What employers should know about proposed new safety laws

Large shifts under the new national model Work Health and Safety Act demand immediate action from employers, according to a leading OHS lawyer.

Michael Tooma, from Norton Rose solicitors, will warn delegates at the Safety Conference in Sydney about their responsibilities under the new laws.

Company officers will be expected to “do much more and take responsibility for all sorts
of things they’ve never had to before” when the laws are adopted on January 1 2012.

Tooma says company officers must be proactive.

He regards the positive, proactive duty of care on senior officers of companies and other organisations as one of the most significant reforms of the model WHS Act.

Current laws make officers liable for their companies’ conduct rather than being allocated a duty in their own right.

Under the new laws, officers must exercise due diligence to ensure corporate compliance.

“Achieving due diligence is no simple thing: you have to show you’ve met a whole set of
criteria,” Tooma says.

To begin with, Tooma says the need to acquire and maintain current knowledge of work health and safety matters mandates regular briefings on developments in safety.

Due diligence also requires an understanding of the nature of the operations of the business or undertaking of the body.

“Long gone are the days of sticking your head in the sand,” he says.

“You’ll be expected to understand the hazards and risks within those operations. Due
diligence means ensuring the company has appropriate resources and processes available to work safely.

“It means ensuring the company uses those resources and processes and has appropriate processes for receiving and considering information regarding incidents, hazards and risks and responding in a timely way to that information.

“It also means verifying the implementation of those processes through regular audits and verifying legal compliance.”

“These are the quintessential features of safety leadership. These are the components of a due diligence system in operation. And from 1 January 2012, this is the law.”

Controversially, not everyone is caught. Without prompting from the expert panel that recommended the laws or the Workplace Relations Ministerial Council, Tooma says, the
legislation expressly excludes Ministers from the scope of this new duty.

Tooma says that no matter how and why Ministers came to be excluded, the decision
must be reversed.

“Company directors, including non-executive directors, are required to exercise due diligence in relation to their company’s safety compliance.

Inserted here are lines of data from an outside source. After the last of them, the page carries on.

Source: an optimization exercise on an open RTL-to-GDS flow (aim: small area, a short achievable clock period and few clock cycles). Production flows keep margins and buffers that such runs may drop. Only simulation tests tie the RTL to the original design; equivalence was not proved. Power and IR drop assume default switching activity.

$ cat constraint.sdc
create_clock -name core_clock -period 11.0 [get_ports {clk}]
set_input_delay 2.2000 -clock core_clock [delete_from_list [all_inputs] [get_ports {clk}]]
set_output_delay 2.2000 -clock core_clock [all_outputs]
set_load 0.01 [all_outputs]
$ cat config.mk
export PLATFORM = sky130hd
export DESIGN_NAME = mips_cpu_muldiv
export DESIGN_NICKNAME = mips_cpu_muldiv
export VERILOG_FILES = /design/flow/design.v
export SDC_FILE = /design/flow/constraint.sdc
export NUM_CORES = 4
export LEC_CHECK = 0
export ABC_CLOCK_PERIOD_IN_PS = 3000
export CAP_MARGIN = 20
export CORE_MARGIN = 2
export CORE_UTILIZATION = 40
export SETUP_SLACK_MARGIN = 5
export SLEW_MARGIN = 20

“Ministerial decisions impact on the safety performance of programs run by their departments.

There seems little justification for excluding them from a duty to exercise due diligence to ensure compliance by their departments.”

Rather than restrict itself to employers, the new law will impose the duty of care on any
person conducting a business or undertaking.

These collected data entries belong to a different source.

This is an optimization exercise on Yosys and OpenROAD, whose aim is small area, a short achievable clock period and few clock cycles per item, not a production implementation.
The RTL was checked by simulation tests, not by an equivalence proof against the original design.
No activity file was given, so power comes from the tool's default toggle rates.

Design fp_add_top, start of the top module:
module fp_add_top (
    input  logic        sys_clk,
    input  logic        sys_rst_n,
    input  logic [31:0] data1_in,
    input  logic [31:0] data2_in,
    input  logic        op,
    input  logic        trig,
    output logic [31:0] data_out,
    output logic        vld
);
    logic        busy;
    logic        accept;
    logic [27:0] p_d, p_q;         
    logic [27:0] g_d, g_q;         
    logic [7:0]  e_d, e_q;         
    logic        sub_d, sub_q;     
    logic        s_d, s_q;         
    logic        nan_d, nan_q;     
    logic [31:0] result;
    assign accept = trig & ~busy;
    fp_add_stage1 u_s1 (
        .a   (data1_in),
        .b   (data2_in),
        .op  (op),
        .p   (p_d),
        .g   (g_d),
        .e   (e_d),
        .sub (sub_d),
        .s   (s_d),
        .nan (nan_d)
    );
    always_ff @(posedge sys_clk) begin
        p_q   <= p_d;
        g_q   <= g_d;
        e_q   <= e_d;
        sub_q <= sub_d;
        s_q   <= s_d;
        nan_q <= nan_d;
    end
    fp_add_stage2 u_s2 (
        .p      (p_q),
        .g      (g_q),
        .e      (e_q),
        .sub    (sub_q),
        .s      (s_q),
        .nan    (nan_q),
        .result (result)
    );
    always_ff @(posedge sys_clk or negedge sys_rst_n) begin
        if (!sys_rst_n) begin
            busy     <= 1'b0;
            vld      <= 1'b0;
            data_out <= '0;
        end else begin
            busy <= accept;
            vld  <= busy;
            if (busy) begin
                data_out <= result;
            end
        end
    end
endmodule
Settings: LEC_CHECK=0, ABC_AREA=1, CAP_MARGIN=20, CORE_MARGIN=2, CORE_UTILIZATION=40, SETUP_SLACK_MARGIN=1.4, SLEW_MARGIN=20; clock period 6.0 ns.
standard.sh (not shown) runs the stock make flow with config.mk's settings and CLKGATE_MAP_FILE= SYNTH_SCRIPT=/design/flow/synth_recipe.tcl, a recipe that flattens the netlist after the stock synthesis.
==> flow/flow/run.sh <==
#!/bin/bash
# Standard layout, with plain buffers on the ports instead of the delay
# cells the port buffering picks by default.
set -euo pipefail
bash standard.sh BUFFER_PORTS_ARGS="-buffer_cell sky130_fd_sc_hd__buf_1" SKIP_GATE_CLONING=1 finish > standard.log 2>&1
The first run ran to the end with no violations.
Testbench counts at the start, summed over its fixed seeds: cycles 16,000, items 8,000.
Change:
--- a/flow/config.mk
+++ b/flow/config.mk
@@ -11,3 +11,3 @@
 export CORE_UTILIZATION = 40
-export SETUP_SLACK_MARGIN = 1.4
+export SETUP_SLACK_MARGIN = 1.7
 export SLEW_MARGIN = 20
After rerunning: Worst setup slack is better by 200 ps; register-to-register slack is better by 250 ps; first-iteration DRC count grows slightly; cell area grows by a little under a tenth; total power grows by a few percent.
Change:
--- a/flow/config.mk
+++ b/flow/config.mk
@@ -11,3 +11,3 @@
 export CORE_UTILIZATION = 40
-export SETUP_SLACK_MARGIN = 1.7
+export SETUP_SLACK_MARGIN = 1.6
 export SLEW_MARGIN = 20
=> Via count went down by 3.0%. Clock-buffer cell count does not change. Total power decreases by 4.1%.
Change:
--- a/flow/config.mk
+++ b/flow/config.mk
@@ -11,3 +11,3 @@
 export CORE_UTILIZATION = 40
-export SETUP_SLACK_MARGIN = 1.6
+export SETUP_SLACK_MARGIN = 1.5
 export SLEW_MARGIN = 20
Result:
- clock power is about the same
- combinational power came out lower slightly
- clock-buffer cell count is unchanged

rev 12:
fp_add_top, a different RTL version from the one above (not shown whole).
Size: ~2,300 cells after synthesis, roughly 99 flip-flops, about 100 I/O pins, about 0.013 mm2 of cells after synthesis.
Settings: LEC_CHECK=0, ABC_AREA=1, CAP_MARGIN=20, CORE_MARGIN=2, CORE_UTILIZATION=40, SETUP_SLACK_MARGIN=1.4, SLEW_MARGIN=20; clock period 6.0 ns.
Scripts as last shown in full above: flow/flow/run.sh
Testbench counts of rev 12, summed over its fixed seeds: cycles 16,000, items 8,000.
Changes in rev 13 relative to rev 12:
Settings: SETUP_SLACK_MARGIN now 1.5, was 1.4.
==> flow/flow/run.sh <==
#!/bin/bash
# Standard layout with three changes:
#  - synthesis maps the logic with the ABC script in flow/abc_area.script;
#  - synthesis leaves the adders to ABC instead of extracting full and half
#    adder cells first (flow/synth_no_fa.py edits a copy of synth.tcl);
#    the registers are mapped before either step, so they are the standard
#    ones;
#  - plain buffers on the ports instead of the delay cells the port
#    buffering picks by default.
# Both script changes go into a copy of ORFS's scripts folder.
set -euo pipefail
here=$(pwd)
rm -rf "$here/scripts"
cp -r "$FLOW_HOME/scripts" "$here/scripts"
cp "$here/flow/abc_area.script" "$here/scripts/abc_area.script"
python3 "$here/flow/synth_no_fa.py" "$here/scripts/synth.tcl" > synth_no_fa.log 2>&1
bash standard.sh SCRIPTS_DIR="$here/scripts" \
    BUFFER_PORTS_ARGS="-buffer_cell sky130_fd_sc_hd__buf_1" finish > standard.log 2>&1
==> flow/flow/abc_area.script (new file) <==
strash
dch
map -a
topo
stime -c
buffer -c
upsize -c
dnsize -c
==> flow/flow/synth_no_fa.py (new file) <==
# Removes the full/half adder extraction from a copy of ORFS's synth.tcl.
import sys

path = sys.argv[1]
text = open(path).read()
old = """  # extract the full adders
  extract_fa {*}[dont_use_extract_fa_args]
  dont_use_lower_left_out_adders
  # map full adders
  techmap -map $::env(ADDER_MAP_FILE)
  techmap"""
if old not in text:
    sys.exit("adder extraction block not found in " + path)
open(path, "w").write(text.replace(old, "  techmap"))
print("removed adder extraction from", path)
Results
Rev 13 finished all stages; the layout is clean. Looking at layout overhead on the synthesized area, rev 13 sits 22 points higher than rev 12 does. Taking rev 12 as the reference, in rev 13 number of DRC markers in iteration 0 shows an increase of 403, worst setup slack saw a decrease, power now sits higher, wire length moved up, static power due to leakage moved down. Against rev 12 as the reference, rev 13 delivers a higher critical path depth. Rev 12 has a lower count of distinct cell types in the synthesized netlist than rev 13. Taking rev 13 as 1.0, rev 12 lands at 1.06 on die width. When rev 13 is set beside rev 12, its cell count turns out to be 118 smaller. When the final numbers for rev 12 and rev 13 were put side by side, the area fraction in compound gates after synthesis turned out to be smaller in rev 12.

Setup of trial 34:
Starting RTL as in the previous note.
export LEC_CHECK = 0
export ABC_AREA = 1
export CAP_MARGIN = 20
export CORE_MARGIN = 2
export CORE_UTILIZATION = 40
export SETUP_SLACK_MARGIN = 1.5
export SLEW_MARGIN = 20
create_clock -name core_clock -period 6.0 [get_ports {sys_clk}]
==> flow/flow/run.sh <==
#!/bin/bash
# Standard layout, with plain buffers on the ports instead of the delay
# cells the port buffering picks by default.
set -euo pipefail
bash standard.sh BUFFER_PORTS_ARGS="-buffer_cell sky130_fd_sc_hd__buf_1" SKIP_GATE_CLONING=1 finish > standard.log 2>&1
Every stage of the flow completed for trial 34, and the final layout passed the timing, DRC and antenna checks.
Testbench counts of trial 34, summed over its fixed seeds: cycles 16,000, items 8,000.
Input changes introduced in trial 85 (baseline for comparison: trial 34):
==> flow/flow/run.sh <==
#!/bin/bash
# Standard layout with two changes:
#  - synthesis maps the logic with the ABC script in flow/abc_area.script
#    (a copy of ORFS's scripts folder with only that file replaced); the
#    registers are mapped before ABC runs, so they are the standard ones;
#  - plain buffers on the ports instead of the delay cells the port
#    buffering picks by default.
set -euo pipefail
here=$(pwd)
rm -rf "$here/scripts"
cp -r "$FLOW_HOME/scripts" "$here/scripts"
cp "$here/flow/abc_area.script" "$here/scripts/abc_area.script"
bash standard.sh SCRIPTS_DIR="$here/scripts" \
    BUFFER_PORTS_ARGS="-buffer_cell sky130_fd_sc_hd__buf_1" finish > standard.log 2>&1
==> flow/flow/abc_area.script (new file) <==
strash
dch
map -a
topo
stime -c
buffer -c
upsize -c
dnsize -c
[summary]
- Trial 85 ended up with a lower final cell count than trial 34 did.
- The initial detailed-routing violation count of trial 85 is lower than that of trial 34.
- Trial 85 vs trial 34: number of vias after detailed routing down by a few percent
- The total length of routed met2 wires reported for trial 85 is smaller than that of trial 34 by about 1%.

The RTL this note starts from:
==> flow/design.v <==
`timescale 1ns/1ps
module fp_prefix_add #(
    parameter int W = 28,
    parameter int L = 5            
) (
    input  logic [W-1:0] a,
    input  logic [W-1:0] b,
    input  logic         cin,
    output logic [W-1:0] s
);
    logic [W-1:0] p, g, gg, gp;
    assign p = a ^ b;
    assign g = a & b;
    always_comb begin
        gg    = g;
        gp    = p;
        gg[0] = g[0] | (p[0] & cin);
        for (int l = 0; l < L; l++) begin
            for (int i = 0; i < W; i++) begin
                if (i[l]) begin
                    gg[i] = gg[i] | (gp[i] & gg[((i >> l) << l) - 1]);
                    gp[i] = gp[i] & gp[((i >> l) << l) - 1];
                end
            end
        end
    end
    assign s = p ^ {gg[W-2:0], cin};
endmodule
module fp_prefix_and #(
    parameter int W = 24,
    parameter int L = 5            
) (
    input  logic [W-1:0] a,
    output logic [W-1:0] y
);
    always_comb begin
        y = a;
        for (int l = 0; l < L; l++) begin
            for (int i = 0; i < W; i++) begin
                if (i[l]) begin
                    y[i] = y[i] & y[((i >> l) << l) - 1];
                end
            end
        end
    end
endmodule
`timescale 1ns/1ps
module fp_add_stage1 (
    input  logic [31:0] a,
    input  logic [31:0] b,
    input  logic        op,
    output logic [24:0] x,         
    output logic [27:0] y,         
    output logic [7:0]  e,
    output logic        sub,
    output logic        s,
    output logic        inf,
    output logic        nan
);
    logic [7:0]  ea, eb;
    logic [22:0] fa, fb;
    logic        sa, sb;
    logic        za, zb;
    logic [23:0] ma, mb;
    logic        maxa, maxb;
    logic        nan_a, nan_b, inf_a, inf_b;
    logic        a_lt;
    logic [8:0]  dab, dba;
    logic [7:0]  shift;
    logic [23:0] big_m;
    logic [23:0] small_m;
    logic [25:0] y_sh;
    logic [23:0] lost;
    logic        sticky;
    logic        far;
    assign sa = a[31];
    assign sb = b[31] ^ op;
    assign ea = a[30:23];
    assign eb = b[30:23];
    assign fa = a[22:0];
    assign fb = b[22:0];
    assign za = (ea == 8'd0);
    assign zb = (eb == 8'd0);
    assign ma = za ? 24'd0 : {1'b1, fa};
    assign mb = zb ? 24'd0 : {1'b1, fb};
    assign maxa  = (ea == 8'hFF);
    assign maxb  = (eb == 8'hFF);
    assign nan_a = maxa & (fa != 23'd0);
    assign nan_b = maxb & (fb != 23'd0);
    assign inf_a = maxa & (fa == 23'd0);
    assign inf_b = maxb & (fb == 23'd0);
    assign sub  = sa ^ sb;
    assign a_lt = {ea, fa} < {eb, fb};
    assign nan = nan_a | nan_b | (inf_a & inf_b & sub);
    assign inf = inf_a | inf_b;
    assign s   = inf ? (inf_a ? sa : sb) : (a_lt ? sb : sa);
    assign dab   = {1'b0, ea} - {1'b0, eb};
    assign dba   = {1'b0, eb} - {1'b0, ea};
    assign shift = dab[8] ? dba[7:0] : dab[7:0];
    assign big_m   = a_lt ? mb : ma;
    assign small_m = a_lt ? ma : mb;
    assign e       = a_lt ? eb : ea;
    assign far = shift[7:5] != 3'd0;
    always_comb begin
        for (int j = 0; j < 24; j++) begin
            lost[j] = far | (shift[4:0] > 5'(j + 2));
        end
    end
    assign y_sh   = far ? 26'd0 : ({small_m, 2'b00} >> shift[4:0]);
    assign sticky = |(small_m & lost);
    assign x = sub ? {big_m, 1'b0} : {1'b0, big_m};
    assign y = sub ? ~{y_sh, sticky, 1'b0} : {1'b0, y_sh, sticky};
endmodule
`timescale 1ns/1ps
module fp_add_stage2 (
    input  logic [24:0] x,
    input  logic [27:0] y,
    input  logic [7:0]  e,
    input  logic        sub,
    input  logic        s,
    input  logic        inf,
    input  logic        nan,
    output logic [31:0] result
);
    logic [27:0] sum;
    logic        top;              
    logic        rnd_t, rnd_u;     
    logic [24:0] ones;             
    logic [23:0] inc_t, inc_u;     
    logic        cy_t, cy_u;       
    logic [22:0] f_frac;
    logic        f_cy;
    logic [9:0]  f_exp;
    logic        f_ovf, f_unf;
    logic        near;
    logic [4:0]  lz;
    logic [25:0] n_sh;
    logic [9:0]  n_exp;
    fp_prefix_add #(.W(28)) u_add (
        .a   ({x, 3'b000}),
        .b   (y),
        .cin (sub),
        .s   (sum)
    );
    assign top   = sum[27];
    assign rnd_t = sum[3] & (sum[4] | sum[2] | sum[1] | sum[0]);
    assign rnd_u = sum[2] & (sum[3] | sum[1] | sum[0]);
    logic [23:0] ones4;            
    fp_prefix_and #(.W(24)) u_ones (
        .a (sum[27:4]),
        .y (ones4)
    );
    assign ones[0] = sum[3];
    assign ones[24:1] = ones4 & {24{sum[3]}};
    always_comb begin
        inc_t[0] = sum[4] ^ rnd_t;
        inc_u[0] = sum[3] ^ rnd_u;
        for (int k = 1; k < 24; k++) begin
            inc_t[k] = sum[k+4] ^ (rnd_t & ones4[k-1]);
            inc_u[k] = sum[k+3] ^ (rnd_u & ones[k-1]);
        end
    end
    assign cy_t = rnd_t & ones4[23];
    assign cy_u = rnd_u & ones[23];
    assign f_frac = top ? inc_t[22:0] : inc_u[22:0];
    assign f_cy   = top ? cy_t : cy_u;
    logic [9:0] eb0, eb1, eb2;
    logic [2:0] ov, un;
    assign eb0 = {2'b00, e} - {9'd0, sub};
    assign eb1 = eb0 + 10'd1;
    assign eb2 = eb0 + 10'd2;
    assign ov  = {eb2 >= 10'd255, eb1 >= 10'd255, eb0 >= 10'd255};
    assign un  = {eb2 == 10'd0, eb1 == 10'd0, (eb0 == 10'd0) | eb0[9]};
    always_comb begin
        case ({top, f_cy})
            2'b00:   begin f_exp = eb0; f_ovf = ov[0]; f_unf = un[0]; end
            2'b11:   begin f_exp = eb2; f_ovf = ov[2]; f_unf = un[2]; end
            default: begin f_exp = eb1; f_ovf = ov[1]; f_unf = un[1]; end
        endcase
    end
    assign near = ~(sum[27] | sum[26]);
    logic [31:0] lz_in;
    logic [15:0] v1;
    logic [7:0]  v2;
    logic [3:0]  v3;
    logic [1:0]  v4;
    logic [15:0] z1;
    logic [15:0] z2;
    logic [11:0] z3;
    logic [7:0]  z4;
    assign lz_in = {sum[25:0], 6'b111111};
    always_comb begin
        for (int g = 0; g < 16; g++) begin
            v1[g] = lz_in[2*g+1] | lz_in[2*g];
            z1[g] = ~lz_in[2*g+1];
        end
        for (int g = 0; g < 8; g++) begin
            v2[g]          = v1[2*g+1] | v1[2*g];
            z2[2*g+1]      = ~v1[2*g+1];
            z2[2*g]        = v1[2*g+1] ? z1[2*g+1] : z1[2*g];
        end
        for (int g = 0; g < 4; g++) begin
            v3[g]          = v2[2*g+1] | v2[2*g];
            z3[3*g+2]      = ~v2[2*g+1];
            z3[3*g+:2]     = v2[2*g+1] ? z2[4*g+2+:2] : z2[4*g+:2];
        end
        for (int g = 0; g < 2; g++) begin
            v4[g]          = v3[2*g+1] | v3[2*g];
            z4[4*g+3]      = ~v3[2*g+1];
            z4[4*g+:3]     = v3[2*g+1] ? z3[6*g+3+:3] : z3[6*g+:3];
        end
        lz = v4[1] ? {1'b0, z4[7:4]} : {1'b1, z4[3:0]};
    end
    assign n_sh  = sum[25:0] << lz;
    assign n_exp = {2'b00, e} - 10'd2 - {5'd0, lz};
    logic [25:0] n_win;
    logic        n_unf;
    always_comb begin
        for (int i = 0; i < 26; i++) begin
            n_win[i] = ({2'b00, e} > 10'(27 - i));
        end
    end
    assign n_unf = ~|(sum[25:0] & n_win);
    always_comb begin
        if (nan) begin
            result = 32'hFFFF_FFFF;
        end else if (inf) begin
            result = {s, 8'hFF, 23'd0};
        end else if (near) begin
            if (sum[25:0] == 26'd0) begin
                result = 32'd0;
            end else if (n_unf) begin
                result = {s, 31'd0};
            end else begin
                result = {s, n_exp[7:0], n_sh[24:2]};
            end
        end else if (f_ovf) begin
            result = {s, 8'hFF, 23'd0};
        end else if (f_unf) begin
            result = {s, 31'd0};
        end else begin
            result = {s, f_exp[7:0], f_frac};
        end
    end
endmodule
`timescale 1ns/1ps
module fp_add_top (
    input  logic        sys_clk,
    input  logic        sys_rst_n,
    input  logic [31:0] data1_in,
    input  logic [31:0] data2_in,
    input  logic        op,
    input  logic        trig,
    output logic [31:0] data_out,
    output logic        vld
);
    logic        busy;
    logic        accept;
    logic [24:0] x_d, x_q;         
    logic [27:0] y_d, y_q;         
    logic [7:0]  e_d, e_q;         
    logic        sub_d, sub_q;     
    logic        s_d, s_q;         
    logic        inf_d, inf_q;     
    logic        nan_d, nan_q;     
    logic [31:0] result;
    assign accept = trig & ~busy;
    fp_add_stage1 u_s1 (
        .a   (data1_in),
        .b   (data2_in),
        .op  (op),
        .x   (x_d),
        .y   (y_d),
        .e   (e_d),
        .sub (sub_d),
        .s   (s_d),
        .inf (inf_d),
        .nan (nan_d)
    );
    always_ff @(posedge sys_clk) begin
        x_q   <= x_d;
        y_q   <= y_d;
        e_q   <= e_d;
        sub_q <= sub_d;
        s_q   <= s_d;
        inf_q <= inf_d;
        nan_q <= nan_d;
    end
    fp_add_stage2 u_s2 (
        .x      (x_q),
        .y      (y_q),
        .e      (e_q),
        .sub    (sub_q),
        .s      (s_q),
        .inf    (inf_q),
        .nan    (nan_q),
        .result (result)
    );
    always_ff @(posedge sys_clk or negedge sys_rst_n) begin
        if (!sys_rst_n) begin
            busy     <= 1'b0;
            vld      <= 1'b0;
            data_out <= '0;
        end else begin
            busy <= accept;
            vld  <= busy;
            if (busy) begin
                data_out <= result;
            end
        end
    end
endmodule
Settings: LEC_CHECK=0, ABC_AREA=1, CAP_MARGIN=20, CORE_MARGIN=2, CORE_UTILIZATION=40, SETUP_SLACK_MARGIN=1.75, SLEW_MARGIN=20; clock period 6.0 ns.
==> flow/flow/run.sh <==
#!/bin/bash
# Standard layout, with plain buffers on the ports instead of the delay
# cells the port buffering picks by default.
set -euo pipefail
bash standard.sh BUFFER_PORTS_ARGS="-buffer_cell sky130_fd_sc_hd__buf_1" finish > standard.log 2>&1
The first run finished with timing, DRC and antenna clean.
Testbench counts at the start, summed over its fixed seeds: cycles 16,000, items 8,000.
Edit:
==> flow/flow/run.sh (replaced) <==
#!/bin/bash
# Standard layout, with plain buffers on the ports instead of the delay
# cells the port buffering picks by default.
set -euo pipefail
bash standard.sh BUFFER_PORTS_ARGS="-buffer_cell sky130_fd_sc_hd__buf_1" SKIP_GATE_CLONING=1 finish > standard.log 2>&1
- SETUP_SLACK_MARGIN: 1.75 -> 1.3
=>
- final area drops by 6.0%
- power drops by 6.3%
- clock skew stays flat
- area after synthesis is unchanged
- setup slack is worse by 0.19 ns
- maximum frequency drops by 4.3%
- worst hold slack is better by 0.0040 ns
- wire length drops by 4.0%
Edit:
==> flow/flow/run.sh (replaced) <==
#!/bin/bash
# Standard layout, with plain buffers on the ports instead of the delay
# cells the port buffering picks by default.
set -euo pipefail
bash standard.sh BUFFER_PORTS_ARGS="-buffer_cell sky130_fd_sc_hd__buf_1" finish > standard.log 2>&1
- SETUP_SLACK_MARGIN: 1.3 -> 1.5
- die area does not change
- power rose by a few percent
- sequential share of layout area fell by 0.32 points
- clock skew hardly moves
- critical path depth fell by 2
- wire length fell slightly
- setup slack is better by 0.17 ns
- combinational power rose by a few percent
- via count rose slightly
- cell count rose slightly
- non-clock buffer count rose by 17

It captures anyone conducting a business or undertaking whether or not it is for profit and whether it is conducted alone or with others.

The duty-holder need not conduct a business – an undertaking is also caught.

While the duty is not intended to catch individual employees or managers, Tooma
describes it as extremely broad.

“Public safety issues, product and consumer safety issues, food safety, public health issues created by emissions are all potentially within the scope of this legislation. Indeed, the legislation has been renamed to be ‘Work’ Health and Safety Act rather than the ‘Workplace’ Health and Safety Act.

“No doubt, prosecuting these additional matters will not be a priority of regulators in the short to medium term. However, the expansive potential of the legislation is there to be exploited in the future and businesses would do well to prepare for that possibility.”

The definition of worker under the legislation is expanded significantly. Contractors, employees of contractors, sub-contractors, labour hire workers, apprentices, volunteers as well as employees are all caught by the definition.

“This is completely unremarkable for the duty of care provision but has alarming
consequences for other parts of the legislation,” Tooma says.

“Worker is the key lynchpin of the workplace definition. A workplace is any place that a
worker goes or is likely to go. An expanded definition of worker expands the definition of workplace.

“Also, the consultation obligations are owed to ‘workers’. The protections against victimisation are also owed primarily to ‘workers’. An expanded definition of worker
expands these obligations significantly. So much so that it requires a close revision of
existing policies and practices.”

Michael Tooma, a partner at the law firm Norton Rose, will be among 70 speakers at The Safety Conference presented by the Safety Institute of Australia at the Sydney
Showground, Sydney Olympic Park, from October 26 to 28.